Copy out only the span from the line with "- Cell stages (with the launch flop) :: 6" to the end of the data, both ends kept, word for word.

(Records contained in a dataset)
================
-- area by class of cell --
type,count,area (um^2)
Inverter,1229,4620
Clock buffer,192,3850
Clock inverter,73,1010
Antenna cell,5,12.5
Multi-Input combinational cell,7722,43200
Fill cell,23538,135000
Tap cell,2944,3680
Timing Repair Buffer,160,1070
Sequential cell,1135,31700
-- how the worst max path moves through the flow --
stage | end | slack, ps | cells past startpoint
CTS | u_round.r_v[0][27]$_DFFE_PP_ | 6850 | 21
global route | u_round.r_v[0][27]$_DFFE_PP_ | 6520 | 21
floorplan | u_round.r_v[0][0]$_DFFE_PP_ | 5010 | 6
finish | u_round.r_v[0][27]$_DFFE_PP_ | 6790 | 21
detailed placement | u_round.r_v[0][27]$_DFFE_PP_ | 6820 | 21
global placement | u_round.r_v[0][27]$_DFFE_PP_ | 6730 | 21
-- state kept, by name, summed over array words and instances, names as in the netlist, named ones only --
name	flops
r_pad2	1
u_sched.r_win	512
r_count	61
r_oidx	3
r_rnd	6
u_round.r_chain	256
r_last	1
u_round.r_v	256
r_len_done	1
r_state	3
===== src/design/vector_similarity_macros.svh =====
// assertion helpers used by the top design file
`ifndef VECTOR_SIMILARITY_MACROS_SVH
`define VECTOR_SIMILARITY_MACROS_SVH

`ifndef ASSERT_OFF
`define VS_ASSERT(lbl, clk, rstn, prop, msg) \
    lbl: assert property (@(posedge clk) disable iff (!(rstn)) (prop)) else $error(msg);
`define VS_NEVER(lbl, clk, rstn, cond, msg) \
    lbl: assert property (@(posedge clk) disable iff (!(rstn)) !(cond)) else $error(msg);
`else
`define VS_ASSERT(lbl, clk, rstn, prop, msg)
`define VS_NEVER(lbl, clk, rstn, cond, msg)
`endif

`endif


===== src/design/vs_pkg.sv =====
package vs_pkg;

    localparam int LIMB_W    = 16;
    localparam int PROD_W    = 2 * LIMB_W;
    localparam int COS_W     = 16;
    localparam int KW        = $clog2(COS_W);
    localparam int COS_SHIFT = 30;

    localparam logic [COS_W-1:0] COS_ONE = 16'h8000;

    typedef struct packed {
        logic mul_en;
        logic sub;
    } t_alu_ctl;

endpackage


===== src/design/vs_alu.sv =====
module vs_alu #(
    parameter int W = 120
) (
    input  logic                   i_clk,
    input  vs_pkg::t_alu_ctl       i_ctl,
    input  logic [vs_pkg::LIMB_W-1:0] i_mul_x,
    input  logic [vs_pkg::LIMB_W-1:0] i_mul_y,
    input  logic [W-1:0]           i_add_x,
    input  logic [W-1:0]           i_add_y,
    output logic [vs_pkg::PROD_W-1:0] o_prod,
    output logic [W-1:0]           o_sum,
    output logic                   o_carry
);
    import vs_pkg::*;

    logic [PROD_W-1:0] r_prod;
    logic [W:0]        w_full;
    logic [W-1:0]      w_y;

    // product is registered before any add that uses it
    always_ff @(posedge i_clk) begin
        if (i_ctl.mul_en) begin
            r_prod <= i_mul_x * i_mul_y;
        end
    end

    // subtract as x + ~y + 1, carry out high means x >= y
    assign w_y    = i_ctl.sub ? ~i_add_y : i_add_y;
    assign w_full = {1'b0, i_add_x} + {1'b0, w_y} + (W+1)'(i_ctl.sub);

    assign o_prod  = r_prod;
    assign o_sum   = w_full[W-1:0];
    assign o_carry = w_full[W];

endmodule


===== src/design/vs_out_reg.sv =====
module vs_out_reg (
    input  logic                     i_clk,
    input  logic                     i_rst_n,
    input  logic                     i_load,
    input  logic [vs_pkg::COS_W-1:0] i_cosine,
    input  logic [15:0]              i_mean,
    input  logic                     i_zero,
    input  logic                     i_ready,
    output logic                     o_valid,
    output logic                     o_space,
    output logic [vs_pkg::COS_W-1:0] o_cosine,
    output logic [15:0]              o_mean,
    output logic                     o_zero
);
    import vs_pkg::*;

    logic             r_valid;
    logic             n_valid;
    logic [COS_W-1:0] r_cosine;
    logic [15:0]      r_mean;
    logic             r_zero;

    assign o_space = !r_valid || i_ready;

    always_comb begin
        n_valid = r_valid;
        if (i_load) begin
            n_valid = 1'b1;
        end else if (i_ready) begin
            n_valid = 1'b0;
        end
    end

    always_ff @(posedge i_clk) begin
        if (!i_rst_n) begin
            r_valid <= 1'b0;
        end else begin
            r_valid <= n_valid;
        end
    end

    always_ff @(posedge i_clk) begin
        if (i_load) begin
            r_cosine <= i_cosine;
            r_mean   <= i_mean;
            r_zero   <= i_zero;
        end
    end

    assign o_valid  = r_valid;
    assign o_cosine = r_cosine;
    assign o_mean   = r_mean;
    assign o_zero   = r_zero;

endmodule
File: src/sv/sll_pkg.sv
`default_nettype none

package sll_pkg;

  localparam int TABLE_DEPTH_DEF = 1024;

  localparam int POS_W  = 10;
  localparam int VAL_W  = 32;
  localparam int STAT_W = 2;
  localparam int STEP_W = 4;

  localparam logic OP_INSERT = 1'b0;
  localparam logic OP_DELETE = 1'b1;

  localparam logic [STAT_W-1:0] ST_OK    = 2'd0;
  localparam logic [STAT_W-1:0] ST_RANGE = 2'd1;
  localparam logic [STAT_W-1:0] ST_FULL  = 2'd2;

  // microcode addresses
  localparam logic [STEP_W-1:0] S_IDLE   = 4'd0;
  localparam logic [STEP_W-1:0] S_CHECK  = 4'd1;
  localparam logic [STEP_W-1:0] S_WCHK   = 4'd2;
  localparam logic [STEP_W-1:0] S_WALK   = 4'd3;
  localparam logic [STEP_W-1:0] S_AFTER  = 4'd4;
  localparam logic [STEP_W-1:0] S_INS0   = 4'd5;
  localparam logic [STEP_W-1:0] S_INS1   = 4'd6;
  localparam logic [STEP_W-1:0] S_INS2   = 4'd7;
  localparam logic [STEP_W-1:0] S_INS3   = 4'd8;
  localparam logic [STEP_W-1:0] S_DEL0   = 4'd9;
  localparam logic [STEP_W-1:0] S_DEL1   = 4'd10;
  localparam logic [STEP_W-1:0] S_DEL2   = 4'd11;
  localparam logic [STEP_W-1:0] S_DEL3   = 4'd12;
  localparam logic [STEP_W-1:0] S_ERR_RG = 4'd13;
  localparam logic [STEP_W-1:0] S_ERR_FL = 4'd14;

  typedef enum logic [1:0] {RA_CUR, RA_RDATA, RA_ZERO, RA_TMP} rd_sel_t;
  typedef enum logic [1:0] {WA_ZERO, WA_CUR, WA_SLOT} wa_sel_t;
  typedef enum logic [1:0] {WD_RDATA, WD_TMP, WD_SLOT} wd_sel_t;
  typedef enum logic {SL_RDATA, SL_TMP} slot_src_t;
  typedef enum logic [2:0] {
    J_NEVER, J_RANGE_ERR, J_WALK_ZERO, J_WALK_MORE, J_IS_DEL, J_FULL
  } jmp_sel_t;

  typedef struct packed {
    logic              rd_en;
    rd_sel_t           rd_sel;
    logic              wr_en;
    wa_sel_t           wa_sel;
    wd_sel_t           wd_sel;
    logic              ld_cur;
    logic              ld_slot;
    slot_src_t         slot_src;
    logic              ld_tmp;
    logic              wcnt_dec;
    logic              val_we;
    logic              cnt_inc;
    logic              cnt_dec;
    logic              finish;
    logic [STAT_W-1:0] fin_status;
    jmp_sel_t          jmp_sel;
    logic [STEP_W-1:0] target;
  } ctrl_word_t;

  typedef struct packed {
    logic range_err;
    logic walk_zero;
    logic walk_more;
    logic is_del;
    logic full;
  } cond_flags_t;

  // Control store. A read issued in one step shows up in rdata the next step.
  function automatic ctrl_word_t ucode(input logic [STEP_W-1:0] addr);
    ctrl_word_t w;
    w = '0;
    case (addr)
      S_CHECK: begin
        w.rd_en = 1'b1;  w.rd_sel = RA_CUR;
        w.jmp_sel = J_RANGE_ERR;  w.target = S_ERR_RG;
      end
      S_WCHK: begin
        w.jmp_sel = J_WALK_ZERO;  w.target = S_AFTER;
      end
      S_WALK: begin
        // one hop a cycle: address straight from the read data
        w.ld_cur = 1'b1;  w.rd_en = 1'b1;  w.rd_sel = RA_RDATA;
        w.wcnt_dec = 1'b1;
        w.jmp_sel = J_WALK_MORE;  w.target = S_WALK;
      end
      S_AFTER: begin
        // rdata holds the predecessor's link here
        w.ld_tmp = 1'b1;  w.rd_en = 1'b1;  w.rd_sel = RA_ZERO;
        w.jmp_sel = J_IS_DEL;  w.target = S_DEL0;
      end
      S_INS0: begin
        w.ld_slot = 1'b1;  w.slot_src = SL_RDATA;
        w.rd_en = 1'b1;  w.rd_sel = RA_RDATA;
        w.jmp_sel = J_FULL;  w.target = S_ERR_FL;
      end
      S_INS1: begin
        w.wr_en = 1'b1;  w.wa_sel = WA_ZERO;  w.wd_sel = WD_RDATA;
        w.val_we = 1'b1;
      end
      S_INS2: begin
        w.wr_en = 1'b1;  w.wa_sel = WA_SLOT;  w.wd_sel = WD_TMP;
      end
      S_INS3: begin
        w.wr_en = 1'b1;  w.wa_sel = WA_CUR;  w.wd_sel = WD_SLOT;
        w.cnt_inc = 1'b1;  w.finish = 1'b1;  w.fin_status = ST_OK;
      end
      S_DEL0: begin
        w.ld_slot = 1'b1;  w.slot_src = SL_TMP;
        w.rd_en = 1'b1;  w.rd_sel = RA_TMP;
      end
      S_DEL1: begin
        w.wr_en = 1'b1;  w.wa_sel = WA_CUR;  w.wd_sel = WD_RDATA;
        w.rd_en = 1'b1;  w.rd_sel = RA_ZERO;
      end
      S_DEL2: begin
        w.wr_en = 1'b1;  w.wa_sel = WA_SLOT;  w.wd_sel = WD_RDATA;
      end
      S_DEL3: begin
        w.wr_en = 1'b1;  w.wa_sel = WA_ZERO;  w.wd_sel = WD_SLOT;
        w.cnt_dec = 1'b1;  w.finish = 1'b1;  w.fin_status = ST_OK;
      end
      S_ERR_RG: begin
        w.finish = 1'b1;  w.fin_status = ST_RANGE;
      end
      S_ERR_FL: begin
        w.finish = 1'b1;  w.fin_status = ST_FULL;
      end
      default: begin
        w = '0;
      end
    endcase
    return w;
  endfunction

endpackage

`default_nettype wire

File: src/sv/sll_seq.sv
`default_nettype none

module sll_seq
  import sll_pkg::*;
(
  input  wire         clk,
  input  wire         rst,
  input  wire         start,
  input  wire         step_en,
  input  cond_flags_t flags,
  output ctrl_word_t  cw,
  output logic        idle
);

  logic [STEP_W-1:0] upc;
  logic [STEP_W-1:0] upc_next;
  logic              jmp_take;

  assign cw   = ucode(upc);
  assign idle = (upc == S_IDLE);

  always_comb begin
    case (cw.jmp_sel)
      J_NEVER:     jmp_take = 1'b0;
      J_RANGE_ERR: jmp_take = flags.range_err;
      J_WALK_ZERO: jmp_take = flags.walk_zero;
      J_WALK_MORE: jmp_take = flags.walk_more;
      J_IS_DEL:    jmp_take = flags.is_del;
      J_FULL:      jmp_take = flags.full;
      default:     jmp_take = 1'b0;
    endcase
  end

  always_comb begin
    upc_next = upc;
    if (idle) begin
      if (start) upc_next = S_CHECK;
    end else if (step_en) begin
      if (cw.finish)     upc_next = S_IDLE;
      else if (jmp_take) upc_next = cw.target;
      else               upc_next = upc + 1'b1;
    end
  end

  always_ff @(posedge clk) begin
    if (rst) upc <= S_IDLE;
    else     upc <= upc_next;
  end

endmodule

`default_nettype wire
File: config.mk
export PLATFORM = sky130hd
export DESIGN_NAME = sll_seq
export DESIGN_NICKNAME = d
export VERILOG_FILES = /design/src/sv/sll_pkg.sv /design/src/sv/sll_seq.sv
export SDC_FILE = /design/constraint.sdc
export NUM_CORES = 1
export LEC_CHECK = 0
export BUFFER_PORTS_ARGS = -buffer_cell sky130_fd_sc_hd__buf_4
export CORE_ASPECT_RATIO = 1.2
export CORE_MARGIN = 1.5
export CORE_UTILIZATION = 38
export DETAILED_ROUTE_END_ITERATION = 16
export PLACE_DENSITY = 0.71
export SLEW_MARGIN = 20
export SYNTH_ARGS = -nofsm -noshare
export SYNTH_HDL_FRONTEND = slang
export SYNTH_SLANG_ARGS = --single-unit
File: constraint.sdc
create_clock -name clk -period 3.3 [get_ports clk]
set_input_delay 0.825 -clock clk [delete_from_list [all_inputs] [get_ports clk]]
set_output_delay 0.825 -clock clk [all_outputs]
set_load 0.005 [all_outputs]
* Word level (Yosys, flattened, before mapping)
Cells that the tools add are included.
** Storage, ports and cells
- Bits in registers :: 4
- Latch bits :: 0
- RAM bits :: 0
- Memory bits (read-only) :: 0
- Logic and storage cells :: 44
- Memories :: 0
** Cells by class
- Add/sub/neg operators :: 1
- $mul :: 0
- Div/mod/pow operators :: 0
- $lt $le $gt $ge :: 0
- Equality and inequality tests :: 20
- Shift operators :: 0
- Muxes and demuxes :: 16
- Bitwise operators :: 0
- Reductions and logical operators :: 6
** Operator list (number)
- $pmux W7 S5 :: 1
- $pmux W5 S6 :: 1
- $eq A4 B4 Y1 const B :: 7
- $mux W4 :: 5
- $eq A4 B3 Y1 const B :: 4
- $pmux W3 S4 :: 1
- $pmux W3 S3 :: 1
- $eq A4 B2 Y1 const B :: 2
- $eq A3 B2 Y1 const B :: 2
- $eq A3 B3 Y1 const B :: 2
- $reduce_or A2 Y1 :: 3
- $mux W1 :: 5
- $pmux W1 S5 :: 1
- $add A4 B1 Y4 const B :: 1
- $eq A4 B1 Y1 const B :: 1
- $logic_not A4 Y1 :: 1
- $pmux W2 S2 :: 1
- $eq A3 B1 Y1 const B :: 1
- $ne A2 B2 Y1 const B :: 1
- $reduce_and A2 Y1 :: 1
- $reduce_bool A2 Y1 :: 1

* Depth between registers and ports, before layout
- Depth in word-level cells :: 8
- Gate-level depth with buffers :: 7
- Mapped depth without buffers :: 7

* Worst setup path after synthesis
Ideal clock, no wire load.
- Kind :: register -> output
- Start :: reg upc[0]
- End :: out cw[25] (netlist bit)
- Arrival :: 1.523 ns
- Setup slack :: 0.952 ns
- Cell stages (with the launch flop) :: 6
- Path buffers :: 0
- Cell sequence :: dfxtp_1 > inv_1 > ha_1 > or2_2 > a21o_1 > or2_2
** RTL lines
- from (decl) :: line sll_seq.sv:15 : logic [STEP_W-1:0] upc;
- from (signal assigned) :: line sll_seq.sv:47 : else upc <= upc_next;
- to (decl) :: line sll_seq.sv:11 : output ctrl_word_t cw,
================
**Exercise answer:**
- Cell stages (with the launch flop) :: 6
- Path buffers :: 0
- Cell sequence :: dfxtp_1 > inv_1 > ha_1 > or2_2 > a21o_1 > or2_2
** RTL lines
- from (decl) :: line sll_seq.sv:15 : logic [STEP_W-1:0] upc;
- from (signal assigned) :: line sll_seq.sv:47 : else upc <= upc_next;
- to (decl) :: line sll_seq.sv:11 : output ctrl_word_t cw,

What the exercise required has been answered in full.